## Your objective
Set out the listing word for word. End with the line that contains "export LEC_CHECK = 0".

## Working data
<file path="config.mk">
export PLATFORM = sky130hd
export DESIGN_NAME = hlp_ctrl
export DESIGN_NICKNAME = d
export VERILOG_FILES = /design/src/assert_macros.svh /design/src/hlp_pkg.sv /design/src/hlp_ctrl.sv
export SDC_FILE = /design/constraint.sdc
export NUM_CORES = 1
export LEC_CHECK = 0
export ABC_AREA = 1
export BUFFER_PORTS_ARGS = -buffer_cell sky130_fd_sc_hd__buf_4
export CORE_AREA = 2 2 39 41
export DETAILED_ROUTE_END_ITERATION = 8
export DIE_AREA = 0 0 41 43
export GPL_ROUTABILITY_DRIVEN = 0
export GPL_TIMING_DRIVEN = 1
export HOLD_SLACK_MARGIN = 0.15
export SLEW_MARGIN = 25
export SYNTH_ARGS = -nofsm -noshare
export SYNTH_HDL_FRONTEND = slang
export SYNTH_SLANG_ARGS = --single-unit
</file>
<file path="constraint.sdc">
create_clock -name clk -period 1.1 [get_ports clk]
set_clock_uncertainty 0.1 [all_clocks]
set_input_delay 0.22 -clock clk [delete_from_list [all_inputs] [get_ports clk]]
set_output_delay 0.22 -clock clk [all_outputs]
set_load 0.02 [all_outputs]
</file>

## Output below
<file path="config.mk">
export PLATFORM = sky130hd
export DESIGN_NAME = hlp_ctrl
export DESIGN_NICKNAME = d
export VERILOG_FILES = /design/src/assert_macros.svh /design/src/hlp_pkg.sv /design/src/hlp_ctrl.sv
export SDC_FILE = /design/constraint.sdc
export NUM_CORES = 1
export LEC_CHECK = 0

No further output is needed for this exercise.